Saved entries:
========================
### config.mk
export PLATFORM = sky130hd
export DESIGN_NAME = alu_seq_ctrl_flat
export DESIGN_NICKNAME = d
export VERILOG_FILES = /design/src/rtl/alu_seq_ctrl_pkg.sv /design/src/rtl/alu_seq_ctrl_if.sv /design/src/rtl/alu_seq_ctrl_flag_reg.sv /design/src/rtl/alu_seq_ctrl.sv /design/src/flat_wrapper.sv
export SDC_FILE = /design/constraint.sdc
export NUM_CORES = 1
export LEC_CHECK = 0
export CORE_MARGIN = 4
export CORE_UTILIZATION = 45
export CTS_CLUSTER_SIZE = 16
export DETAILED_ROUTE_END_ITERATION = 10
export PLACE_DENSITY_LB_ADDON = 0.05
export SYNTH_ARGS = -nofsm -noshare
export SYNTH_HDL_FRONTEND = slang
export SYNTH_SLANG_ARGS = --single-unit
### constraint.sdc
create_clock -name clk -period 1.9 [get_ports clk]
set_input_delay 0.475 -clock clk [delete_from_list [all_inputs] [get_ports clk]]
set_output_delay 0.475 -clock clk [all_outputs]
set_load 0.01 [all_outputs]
========================
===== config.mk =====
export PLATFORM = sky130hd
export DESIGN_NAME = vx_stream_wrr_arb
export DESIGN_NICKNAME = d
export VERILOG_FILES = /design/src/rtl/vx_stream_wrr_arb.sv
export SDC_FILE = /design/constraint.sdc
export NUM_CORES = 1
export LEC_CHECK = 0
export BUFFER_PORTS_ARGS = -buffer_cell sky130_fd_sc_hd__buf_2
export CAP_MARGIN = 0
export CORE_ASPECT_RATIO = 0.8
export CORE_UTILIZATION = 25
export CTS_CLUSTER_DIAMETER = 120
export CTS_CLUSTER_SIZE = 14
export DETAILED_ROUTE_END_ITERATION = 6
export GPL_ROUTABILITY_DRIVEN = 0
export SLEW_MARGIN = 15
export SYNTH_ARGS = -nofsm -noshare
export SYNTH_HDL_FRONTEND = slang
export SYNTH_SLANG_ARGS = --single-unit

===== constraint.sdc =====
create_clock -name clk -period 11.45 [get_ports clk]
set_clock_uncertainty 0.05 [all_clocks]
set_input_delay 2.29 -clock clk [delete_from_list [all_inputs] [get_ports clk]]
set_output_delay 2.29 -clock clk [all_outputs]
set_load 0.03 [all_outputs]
========================
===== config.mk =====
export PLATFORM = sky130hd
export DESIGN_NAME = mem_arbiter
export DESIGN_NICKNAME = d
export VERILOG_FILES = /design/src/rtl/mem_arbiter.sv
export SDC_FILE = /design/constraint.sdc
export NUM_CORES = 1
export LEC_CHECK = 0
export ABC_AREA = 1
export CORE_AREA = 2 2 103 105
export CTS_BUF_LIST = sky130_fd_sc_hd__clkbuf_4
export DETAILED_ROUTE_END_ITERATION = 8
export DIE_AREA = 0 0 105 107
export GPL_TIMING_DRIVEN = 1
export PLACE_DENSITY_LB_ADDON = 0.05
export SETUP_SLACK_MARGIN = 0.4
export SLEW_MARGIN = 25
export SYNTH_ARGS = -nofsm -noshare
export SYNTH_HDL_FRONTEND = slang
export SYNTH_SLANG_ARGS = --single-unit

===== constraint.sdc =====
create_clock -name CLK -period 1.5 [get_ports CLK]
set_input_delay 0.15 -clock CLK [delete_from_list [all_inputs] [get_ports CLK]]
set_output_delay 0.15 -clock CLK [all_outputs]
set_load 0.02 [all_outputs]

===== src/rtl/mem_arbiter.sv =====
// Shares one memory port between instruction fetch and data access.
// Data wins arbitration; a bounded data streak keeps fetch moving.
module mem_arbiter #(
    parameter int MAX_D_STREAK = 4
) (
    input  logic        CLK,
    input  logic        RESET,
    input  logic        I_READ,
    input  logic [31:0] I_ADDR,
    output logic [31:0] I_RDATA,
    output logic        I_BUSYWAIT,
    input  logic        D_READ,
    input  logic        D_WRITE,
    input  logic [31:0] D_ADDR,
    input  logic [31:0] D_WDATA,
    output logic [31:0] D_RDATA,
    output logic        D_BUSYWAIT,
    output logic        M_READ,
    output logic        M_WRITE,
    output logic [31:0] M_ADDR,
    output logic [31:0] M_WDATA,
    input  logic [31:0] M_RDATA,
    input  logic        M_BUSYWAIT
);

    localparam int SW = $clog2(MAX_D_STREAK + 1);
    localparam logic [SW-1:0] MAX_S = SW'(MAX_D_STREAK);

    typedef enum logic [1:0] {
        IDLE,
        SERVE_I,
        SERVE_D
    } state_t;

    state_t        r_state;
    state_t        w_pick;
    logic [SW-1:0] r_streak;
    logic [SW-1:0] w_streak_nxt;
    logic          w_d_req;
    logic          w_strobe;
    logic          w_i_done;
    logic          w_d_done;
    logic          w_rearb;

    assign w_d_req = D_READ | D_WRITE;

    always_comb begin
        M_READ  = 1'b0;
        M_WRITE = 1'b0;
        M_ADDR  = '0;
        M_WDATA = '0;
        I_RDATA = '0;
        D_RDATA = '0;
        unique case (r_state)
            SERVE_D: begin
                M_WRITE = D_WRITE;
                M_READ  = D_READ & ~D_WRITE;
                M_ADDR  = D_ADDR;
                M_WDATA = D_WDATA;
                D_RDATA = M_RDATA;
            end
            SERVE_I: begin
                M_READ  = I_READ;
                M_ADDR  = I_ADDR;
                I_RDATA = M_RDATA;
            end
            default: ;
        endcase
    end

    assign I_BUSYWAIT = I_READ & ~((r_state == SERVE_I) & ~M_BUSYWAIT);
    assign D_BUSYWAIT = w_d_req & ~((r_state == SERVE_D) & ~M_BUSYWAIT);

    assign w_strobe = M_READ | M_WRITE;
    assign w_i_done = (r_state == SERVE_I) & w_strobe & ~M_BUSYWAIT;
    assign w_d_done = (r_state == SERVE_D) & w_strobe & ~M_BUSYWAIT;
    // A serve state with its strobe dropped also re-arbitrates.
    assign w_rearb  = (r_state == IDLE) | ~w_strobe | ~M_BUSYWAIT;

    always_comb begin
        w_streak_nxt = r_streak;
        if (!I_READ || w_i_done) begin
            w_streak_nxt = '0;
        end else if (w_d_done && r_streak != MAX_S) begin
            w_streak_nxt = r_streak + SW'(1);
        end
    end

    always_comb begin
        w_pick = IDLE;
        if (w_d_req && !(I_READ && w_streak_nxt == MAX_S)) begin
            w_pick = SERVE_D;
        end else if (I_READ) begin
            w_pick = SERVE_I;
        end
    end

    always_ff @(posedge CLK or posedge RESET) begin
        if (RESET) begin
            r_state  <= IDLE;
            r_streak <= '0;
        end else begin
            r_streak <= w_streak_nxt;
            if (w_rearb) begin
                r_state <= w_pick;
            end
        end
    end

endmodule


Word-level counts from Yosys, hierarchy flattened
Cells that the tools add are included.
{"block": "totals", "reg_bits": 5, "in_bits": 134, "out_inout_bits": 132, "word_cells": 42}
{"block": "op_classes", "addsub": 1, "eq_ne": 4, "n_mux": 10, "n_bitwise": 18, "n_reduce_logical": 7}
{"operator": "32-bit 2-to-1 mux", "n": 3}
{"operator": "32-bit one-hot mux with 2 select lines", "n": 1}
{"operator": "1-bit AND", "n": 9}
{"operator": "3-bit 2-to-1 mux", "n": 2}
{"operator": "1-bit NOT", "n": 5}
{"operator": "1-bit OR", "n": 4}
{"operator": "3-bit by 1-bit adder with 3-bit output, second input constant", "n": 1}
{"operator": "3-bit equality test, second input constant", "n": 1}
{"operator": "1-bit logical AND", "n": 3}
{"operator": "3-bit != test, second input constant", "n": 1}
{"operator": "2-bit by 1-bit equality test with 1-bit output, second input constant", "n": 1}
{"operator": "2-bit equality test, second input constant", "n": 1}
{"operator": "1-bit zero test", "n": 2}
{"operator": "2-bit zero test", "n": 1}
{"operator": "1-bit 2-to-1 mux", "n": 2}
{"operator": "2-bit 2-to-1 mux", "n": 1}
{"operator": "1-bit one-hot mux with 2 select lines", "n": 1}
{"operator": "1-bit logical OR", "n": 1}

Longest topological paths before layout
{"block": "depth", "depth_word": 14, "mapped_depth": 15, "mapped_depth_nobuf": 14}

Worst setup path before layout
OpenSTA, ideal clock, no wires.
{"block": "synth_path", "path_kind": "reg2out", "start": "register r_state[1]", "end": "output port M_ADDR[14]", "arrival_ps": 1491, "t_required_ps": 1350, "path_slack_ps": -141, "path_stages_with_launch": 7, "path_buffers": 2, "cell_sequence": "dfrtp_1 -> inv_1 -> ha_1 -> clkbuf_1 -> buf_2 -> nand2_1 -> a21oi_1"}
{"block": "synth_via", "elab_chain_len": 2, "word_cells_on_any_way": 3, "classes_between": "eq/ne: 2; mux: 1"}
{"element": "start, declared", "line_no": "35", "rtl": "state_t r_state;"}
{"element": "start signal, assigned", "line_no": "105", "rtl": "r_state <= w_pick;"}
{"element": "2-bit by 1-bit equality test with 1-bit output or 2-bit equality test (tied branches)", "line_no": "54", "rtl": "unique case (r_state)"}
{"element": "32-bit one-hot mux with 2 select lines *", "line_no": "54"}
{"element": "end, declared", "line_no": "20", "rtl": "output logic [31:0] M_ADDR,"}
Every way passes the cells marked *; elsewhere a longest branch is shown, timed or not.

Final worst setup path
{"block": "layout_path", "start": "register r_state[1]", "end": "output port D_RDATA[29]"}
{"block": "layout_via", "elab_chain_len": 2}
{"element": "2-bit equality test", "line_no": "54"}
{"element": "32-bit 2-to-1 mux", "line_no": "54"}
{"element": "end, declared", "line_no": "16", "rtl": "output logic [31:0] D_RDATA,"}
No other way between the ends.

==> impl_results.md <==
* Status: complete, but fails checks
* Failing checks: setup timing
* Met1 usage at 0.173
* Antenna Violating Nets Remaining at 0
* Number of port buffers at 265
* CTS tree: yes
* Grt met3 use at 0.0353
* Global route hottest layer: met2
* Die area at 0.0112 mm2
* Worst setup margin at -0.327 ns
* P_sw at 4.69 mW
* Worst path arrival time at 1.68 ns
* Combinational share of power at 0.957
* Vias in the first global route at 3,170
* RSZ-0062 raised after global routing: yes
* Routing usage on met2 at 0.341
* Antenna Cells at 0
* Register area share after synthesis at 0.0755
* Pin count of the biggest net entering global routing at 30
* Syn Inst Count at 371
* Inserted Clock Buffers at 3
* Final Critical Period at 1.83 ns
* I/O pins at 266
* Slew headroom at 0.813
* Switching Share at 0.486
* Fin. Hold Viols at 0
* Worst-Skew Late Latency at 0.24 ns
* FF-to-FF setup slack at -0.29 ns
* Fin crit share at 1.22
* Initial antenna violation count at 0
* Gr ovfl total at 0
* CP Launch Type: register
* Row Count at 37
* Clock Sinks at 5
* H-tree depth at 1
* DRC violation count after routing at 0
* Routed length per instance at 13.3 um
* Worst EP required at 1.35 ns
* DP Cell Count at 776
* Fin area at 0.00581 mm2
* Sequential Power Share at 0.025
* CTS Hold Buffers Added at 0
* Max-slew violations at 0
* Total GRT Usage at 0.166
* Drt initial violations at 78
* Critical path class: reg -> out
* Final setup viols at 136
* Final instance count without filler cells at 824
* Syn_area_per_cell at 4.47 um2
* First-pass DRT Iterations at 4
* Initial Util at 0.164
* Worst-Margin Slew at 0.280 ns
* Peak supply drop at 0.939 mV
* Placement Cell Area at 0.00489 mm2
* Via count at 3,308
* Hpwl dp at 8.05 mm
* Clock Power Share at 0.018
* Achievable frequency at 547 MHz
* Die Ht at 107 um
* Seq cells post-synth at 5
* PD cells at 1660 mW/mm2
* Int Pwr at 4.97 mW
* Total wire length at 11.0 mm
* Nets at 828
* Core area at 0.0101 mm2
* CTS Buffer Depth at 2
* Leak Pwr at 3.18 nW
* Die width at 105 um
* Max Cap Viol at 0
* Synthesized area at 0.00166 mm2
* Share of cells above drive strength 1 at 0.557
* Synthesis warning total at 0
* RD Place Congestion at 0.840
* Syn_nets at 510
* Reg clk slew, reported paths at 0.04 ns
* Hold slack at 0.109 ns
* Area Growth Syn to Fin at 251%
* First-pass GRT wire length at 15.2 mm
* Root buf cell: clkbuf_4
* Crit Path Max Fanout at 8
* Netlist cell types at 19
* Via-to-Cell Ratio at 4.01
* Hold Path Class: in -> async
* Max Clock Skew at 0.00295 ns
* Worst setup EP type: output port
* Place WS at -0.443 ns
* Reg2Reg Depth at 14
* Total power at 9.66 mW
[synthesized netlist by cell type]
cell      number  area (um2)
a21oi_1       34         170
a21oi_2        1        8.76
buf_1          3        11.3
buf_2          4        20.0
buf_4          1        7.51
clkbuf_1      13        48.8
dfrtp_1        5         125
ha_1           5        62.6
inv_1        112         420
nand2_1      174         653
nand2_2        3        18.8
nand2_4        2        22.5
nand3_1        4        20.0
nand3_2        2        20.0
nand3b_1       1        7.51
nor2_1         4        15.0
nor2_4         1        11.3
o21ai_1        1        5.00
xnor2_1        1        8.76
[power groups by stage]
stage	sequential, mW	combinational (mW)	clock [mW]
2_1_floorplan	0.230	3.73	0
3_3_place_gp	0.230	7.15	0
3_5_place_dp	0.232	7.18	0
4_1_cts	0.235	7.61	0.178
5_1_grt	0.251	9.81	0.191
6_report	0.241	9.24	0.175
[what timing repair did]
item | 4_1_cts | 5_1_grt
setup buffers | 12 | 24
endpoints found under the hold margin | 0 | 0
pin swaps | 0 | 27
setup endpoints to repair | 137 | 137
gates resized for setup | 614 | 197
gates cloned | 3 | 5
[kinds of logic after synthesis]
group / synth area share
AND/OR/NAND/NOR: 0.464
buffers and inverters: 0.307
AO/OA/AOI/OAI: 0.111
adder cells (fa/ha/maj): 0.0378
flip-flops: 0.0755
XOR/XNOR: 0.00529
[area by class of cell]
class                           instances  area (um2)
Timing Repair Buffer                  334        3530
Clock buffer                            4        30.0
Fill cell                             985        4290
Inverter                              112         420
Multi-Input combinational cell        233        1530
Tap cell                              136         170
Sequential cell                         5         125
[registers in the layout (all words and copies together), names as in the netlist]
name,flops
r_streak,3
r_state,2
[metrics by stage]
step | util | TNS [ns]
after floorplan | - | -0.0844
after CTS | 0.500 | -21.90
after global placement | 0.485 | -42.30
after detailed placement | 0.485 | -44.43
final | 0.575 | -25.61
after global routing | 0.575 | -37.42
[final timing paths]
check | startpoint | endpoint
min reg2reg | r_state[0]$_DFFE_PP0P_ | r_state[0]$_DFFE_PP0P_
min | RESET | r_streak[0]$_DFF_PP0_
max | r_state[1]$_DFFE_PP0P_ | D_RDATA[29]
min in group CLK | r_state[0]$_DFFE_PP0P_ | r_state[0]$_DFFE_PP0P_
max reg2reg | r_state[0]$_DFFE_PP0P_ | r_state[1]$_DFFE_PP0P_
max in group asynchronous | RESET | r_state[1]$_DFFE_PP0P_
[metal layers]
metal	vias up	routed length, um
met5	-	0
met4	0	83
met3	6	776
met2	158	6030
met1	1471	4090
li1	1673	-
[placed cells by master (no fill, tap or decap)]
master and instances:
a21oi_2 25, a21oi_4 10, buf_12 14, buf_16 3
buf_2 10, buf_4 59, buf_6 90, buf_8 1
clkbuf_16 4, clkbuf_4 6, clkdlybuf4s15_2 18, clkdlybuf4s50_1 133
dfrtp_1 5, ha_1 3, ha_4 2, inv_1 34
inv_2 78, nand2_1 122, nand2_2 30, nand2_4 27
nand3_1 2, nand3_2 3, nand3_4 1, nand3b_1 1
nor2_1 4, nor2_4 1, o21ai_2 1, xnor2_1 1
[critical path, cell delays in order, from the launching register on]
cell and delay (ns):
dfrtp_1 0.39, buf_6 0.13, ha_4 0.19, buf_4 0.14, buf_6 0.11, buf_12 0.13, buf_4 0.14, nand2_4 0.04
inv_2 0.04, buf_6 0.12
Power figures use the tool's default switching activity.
========================
- Your goal -
Lines holding the word "declared" are the answer; copy each one from the records above.

- The answer -
{"element": "start, declared", "line_no": "35", "rtl": "state_t r_state;"}
{"element": "end, declared", "line_no": "20", "rtl": "output logic [31:0] M_ADDR,"}
{"element": "end, declared", "line_no": "16", "rtl": "output logic [31:0] D_RDATA,"}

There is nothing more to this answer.